Records for processing below:

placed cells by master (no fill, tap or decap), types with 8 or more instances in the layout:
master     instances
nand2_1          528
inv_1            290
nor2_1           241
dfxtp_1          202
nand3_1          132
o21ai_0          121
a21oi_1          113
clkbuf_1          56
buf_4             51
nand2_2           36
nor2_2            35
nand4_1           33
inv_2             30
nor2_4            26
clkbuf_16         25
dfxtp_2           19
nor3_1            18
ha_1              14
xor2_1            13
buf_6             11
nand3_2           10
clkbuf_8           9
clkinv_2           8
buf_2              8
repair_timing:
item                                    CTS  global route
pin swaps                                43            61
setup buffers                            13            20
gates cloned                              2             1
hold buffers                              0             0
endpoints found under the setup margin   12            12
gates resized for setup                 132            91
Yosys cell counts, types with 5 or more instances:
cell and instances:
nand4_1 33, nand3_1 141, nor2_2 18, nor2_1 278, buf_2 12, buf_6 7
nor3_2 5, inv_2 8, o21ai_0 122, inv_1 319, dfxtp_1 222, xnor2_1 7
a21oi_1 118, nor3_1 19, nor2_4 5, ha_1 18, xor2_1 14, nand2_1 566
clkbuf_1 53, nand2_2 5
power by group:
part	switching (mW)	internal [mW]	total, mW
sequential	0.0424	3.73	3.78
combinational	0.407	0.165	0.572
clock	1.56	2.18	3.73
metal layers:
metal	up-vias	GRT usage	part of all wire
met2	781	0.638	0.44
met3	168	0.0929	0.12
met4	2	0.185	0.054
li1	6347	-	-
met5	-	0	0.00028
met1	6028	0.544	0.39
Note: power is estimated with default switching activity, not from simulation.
==> src/rtl/spi_eng_pkg.sv <==
package spi_eng_pkg;
  parameter int unsigned SPI_MAX_BITS = 16;
  localparam int unsigned SPI_LEN_W   = $clog2(SPI_MAX_BITS);
  localparam int unsigned SPI_MIN_LM1 = 3;

  typedef struct packed {
    logic [SPI_LEN_W-1:0] len_m1;
    logic                 cpha;
    logic                 loop;
  } spi_frame_cfg_t;
endpackage

==> src/rtl/spi_bitclk_div.sv <==
module spi_bitclk_div #(
  parameter int unsigned PRE_W  = 8,
  parameter int unsigned RATE_W = 8
) (
  input  logic              clk,
  input  logic              rst_n,
  input  logic              run,
  input  logic [PRE_W-1:0]  prescale,
  input  logic [RATE_W-1:0] rate,
  output logic              half_tick
);
  localparam int unsigned HALF_W = PRE_W - 1;

  logic [HALF_W-1:0] half_lim;
  logic [HALF_W-1:0] pre_cnt_q, pre_cnt_d;
  logic [RATE_W-1:0] rate_cnt_q, rate_cnt_d;
  logic              pre_wrap;

  always_comb begin
    half_lim  = (prescale < PRE_W'(2)) ? HALF_W'(1) : prescale[PRE_W-1:1];
    pre_wrap  = (pre_cnt_q == half_lim - HALF_W'(1));
    half_tick = run && pre_wrap && (rate_cnt_q == rate);
    pre_cnt_d  = pre_cnt_q;
    rate_cnt_d = rate_cnt_q;
    if (!run) begin
      pre_cnt_d  = '0;
      rate_cnt_d = '0;
    end else if (pre_wrap) begin
      pre_cnt_d  = '0;
      rate_cnt_d = (rate_cnt_q == rate) ? '0 : rate_cnt_q + RATE_W'(1);
    end else begin
      pre_cnt_d = pre_cnt_q + HALF_W'(1);
    end
  end

  always_ff @(posedge clk or negedge rst_n) begin
    if (!rst_n) begin
      pre_cnt_q  <= '0;
      rate_cnt_q <= '0;
    end else begin
      pre_cnt_q  <= pre_cnt_d;
      rate_cnt_q <= rate_cnt_d;
    end
  end

  AST_PRE_IN_RANGE: assert property (@(posedge clk) disable iff (!rst_n)
    run |-> (pre_cnt_q < half_lim)) else $error("prescale counter out of range");
endmodule

==> src/rtl/spi_frame_shifter.sv <==
module spi_frame_shifter
  import spi_eng_pkg::*;
#(
  parameter int unsigned W = SPI_MAX_BITS
) (
  input  logic           clk,
  input  logic           rst_n,
  input  logic           load,
  input  logic [W-1:0]   load_word,
  input  spi_frame_cfg_t load_cfg,
  input  logic           load_cpol,
  input  logic           half_tick,
  input  logic           miso,
  output logic           active,
  output logic           sclk_q,
  output logic           mosi,
  output logic           rx_push,
  output logic [W-1:0]   rx_word
);
  localparam int unsigned EDGE_W = SPI_LEN_W + 1;

  logic                active_q, active_d;
  logic [EDGE_W-1:0]   edge_q, edge_d;
  logic [W-1:0]        txsh_q, txsh_d;
  logic [W-1:0]        rxsh_q, rxsh_d;
  logic [W-1:0]        rxw_q, rxw_d;
  spi_frame_cfg_t      cfg_q, cfg_d;
  logic                sclk_d, mosi_q, mosi_d, push_q, push_d;
  logic                leading, sample_now, is_last, rx_bit;
  logic [EDGE_W-1:0]   last_edge;

  always_comb begin
    last_edge  = {cfg_q.len_m1, 1'b1};
    leading    = ~edge_q[0];
    sample_now = cfg_q.cpha ? ~leading : leading;
    is_last    = (edge_q == last_edge);
    rx_bit     = cfg_q.loop ? mosi_q : miso;

    active_d = active_q;
    edge_d   = edge_q;
    txsh_d   = txsh_q;
    rxsh_d   = rxsh_q;
    rxw_d    = rxw_q;
    cfg_d    = cfg_q;
    sclk_d   = sclk_q;
    mosi_d   = mosi_q;
    push_d   = 1'b0;

    if (load && !active_q) begin
      active_d = 1'b1;
      edge_d   = '0;
      txsh_d   = load_word;
      rxsh_d   = '0;
      cfg_d    = load_cfg;
      sclk_d   = load_cpol;
      mosi_d   = load_cfg.cpha ? 1'b0 : load_word[load_cfg.len_m1];
    end else if (active_q && half_tick) begin
      edge_d = edge_q + EDGE_W'(1);
      sclk_d = ~sclk_q;
      if (sample_now) rxsh_d = {rxsh_q[W-2:0], rx_bit};
      if (cfg_q.cpha && leading) begin
        mosi_d = txsh_q[cfg_q.len_m1];
        txsh_d = txsh_q << 1;
      end else if (!cfg_q.cpha && !leading && !is_last) begin
        txsh_d = txsh_q << 1;
        mosi_d = txsh_d[cfg_q.len_m1];
      end
      if (is_last) begin
        active_d = 1'b0;
        edge_d   = '0;
        mosi_d   = 1'b0;
        push_d   = 1'b1;
        rxw_d    = rxsh_d;
      end
    end
  end

  always_ff @(posedge clk or negedge rst_n) begin
    if (!rst_n) begin
      active_q <= 1'b0;
      edge_q   <= '0;
      txsh_q   <= '0;
      rxsh_q   <= '0;
      rxw_q    <= '0;
      cfg_q    <= '0;
      sclk_q   <= 1'b0;
      mosi_q   <= 1'b0;
      push_q   <= 1'b0;
    end else begin
      active_q <= active_d;
      edge_q   <= edge_d;
      txsh_q   <= txsh_d;
      rxsh_q   <= rxsh_d;
      rxw_q    <= rxw_d;
      cfg_q    <= cfg_d;
      sclk_q   <= sclk_d;
      mosi_q   <= mosi_d;
      push_q   <= push_d;
    end
  end

  assign active  = active_q;
  assign mosi    = mosi_q;
  assign rx_push = push_q;
  assign rx_word = rxw_q;

  AST_EDGE_BOUND: assert property (@(posedge clk) disable iff (!rst_n)
    active_q |-> (edge_q <= last_edge)) else $error("edge count past frame end");
  AST_SCLK_HOLD: assert property (@(posedge clk) disable iff (!rst_n)
    (active_q && !half_tick && !load) |=> $stable(sclk_q)) else $error("sclk moved without tick");
  AST_PUSH_ENDS_FRAME: assert property (@(posedge clk) disable iff (!rst_n)
    push_q |-> (!active_q && $past(active_q))) else $error("push without frame end");
endmodule

==> src/rtl/spi_shift_master.sv <==
module spi_shift_master
  import spi_eng_pkg::*;
#(
  parameter int unsigned DATA_W = SPI_MAX_BITS,
  parameter int unsigned PRE_W  = 8,
  parameter int unsigned RATE_W = 8
) (
  input  logic                 clk,
  input  logic                 rst_n,
  input  logic                 cfg_enable,
  input  logic                 cfg_loopback,
  input  logic                 cfg_cpol,
  input  logic                 cfg_cpha,
  input  logic [SPI_LEN_W-1:0] cfg_size_m1,
  input  logic [PRE_W-1:0]     cfg_prescale,
  input  logic [RATE_W-1:0]    cfg_rate,
  input  logic                 tx_empty,
  input  logic [DATA_W-1:0]    tx_data,
  output logic                 tx_pop,
  output logic                 rx_push,
  output logic [DATA_W-1:0]    rx_data,
  output logic                 sclk,
  output logic                 mosi,
  input  logic                 miso,
  output logic                 busy
);
  logic              active, sclk_q, half_tick;
  logic [PRE_W-1:0]  pre_q, pre_d;
  logic [RATE_W-1:0] rate_q, rate_d;
  spi_frame_cfg_t    new_cfg;

  always_comb begin
    tx_pop         = !active && cfg_enable && !tx_empty;
    new_cfg.len_m1 = (cfg_size_m1 < SPI_LEN_W'(SPI_MIN_LM1)) ? SPI_LEN_W'(SPI_MIN_LM1)
                                                              : cfg_size_m1;
    new_cfg.cpha   = cfg_cpha;
    new_cfg.loop   = cfg_loopback;
    pre_d          = tx_pop ? cfg_prescale : pre_q;
    rate_d         = tx_pop ? cfg_rate     : rate_q;
    sclk           = active ? sclk_q : cfg_cpol;
    busy           = active || !tx_empty;
  end

  always_ff @(posedge clk or negedge rst_n) begin
    if (!rst_n) begin
      pre_q  <= '0;
      rate_q <= '0;
    end else begin
      pre_q  <= pre_d;
      rate_q <= rate_d;
    end
  end

  spi_bitclk_div #(.PRE_W(PRE_W), .RATE_W(RATE_W)) u_div (
    .clk       (clk),
    .rst_n     (rst_n),
    .run       (active),
    .prescale  (pre_q),
    .rate      (rate_q),
    .half_tick (half_tick)
  );

  spi_frame_shifter #(.W(DATA_W)) u_shift (
    .clk       (clk),
    .rst_n     (rst_n),
    .load      (tx_pop),
    .load_word (tx_data),
    .load_cfg  (new_cfg),
    .load_cpol (cfg_cpol),
    .half_tick (half_tick),
    .miso      (miso),
    .active    (active),
    .sclk_q    (sclk_q),
    .mosi      (mosi),
    .rx_push   (rx_push),
    .rx_word   (rx_data)
  );

  AST_POP_STARTS_FRAME: assert property (@(posedge clk) disable iff (!rst_n)
    tx_pop |=> active) else $error("pop did not start a frame");
  AST_MOSI_IDLE_LOW: assert property (@(posedge clk) disable iff (!rst_n)
    !active |-> !mosi) else $error("mosi high while idle");
endmodule

==> config.mk <==
export PLATFORM = sky130hd
export DESIGN_NAME = spi_shift_master
export DESIGN_NICKNAME = d
export VERILOG_FILES = /design/src/rtl/spi_eng_pkg.sv /design/src/rtl/spi_bitclk_div.sv /design/src/rtl/spi_frame_shifter.sv /design/src/rtl/spi_shift_master.sv
export SDC_FILE = /design/constraint.sdc
export NUM_CORES = 1
export LEC_CHECK = 0
export ABC_AREA = 1
export BUFFER_PORTS_ARGS = -buffer_cell sky130_fd_sc_hd__buf_2
export CORE_AREA = 5 5 97 99
export CTS_BUF_LIST = sky130_fd_sc_hd__clkbuf_8 sky130_fd_sc_hd__clkbuf_16
export CTS_CLUSTER_DIAMETER = 200
export DETAILED_ROUTE_END_ITERATION = 12
export DIE_AREA = 0 0 102 104
export PLACE_DENSITY = 0.92
export SYNTH_ARGS = -nofsm -noshare
export SYNTH_HDL_FRONTEND = slang
export SYNTH_SLANG_ARGS = --single-unit
export TNS_END_PERCENT = 1
==> constraint.sdc <==
create_clock -name clk -period 3.67 [get_ports clk]
set_input_delay 0.734 -clock clk [delete_from_list [all_inputs] [get_ports clk]]
set_output_delay 0.734 -clock clk [all_outputs]
set_load 0.02 [all_outputs]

End of Records for processing.

** Task instructions **
From the data above, copy out every line with the string "gates" in it.

** Result of the exercise **
gates cloned                              2             1
gates resized for setup                 132            91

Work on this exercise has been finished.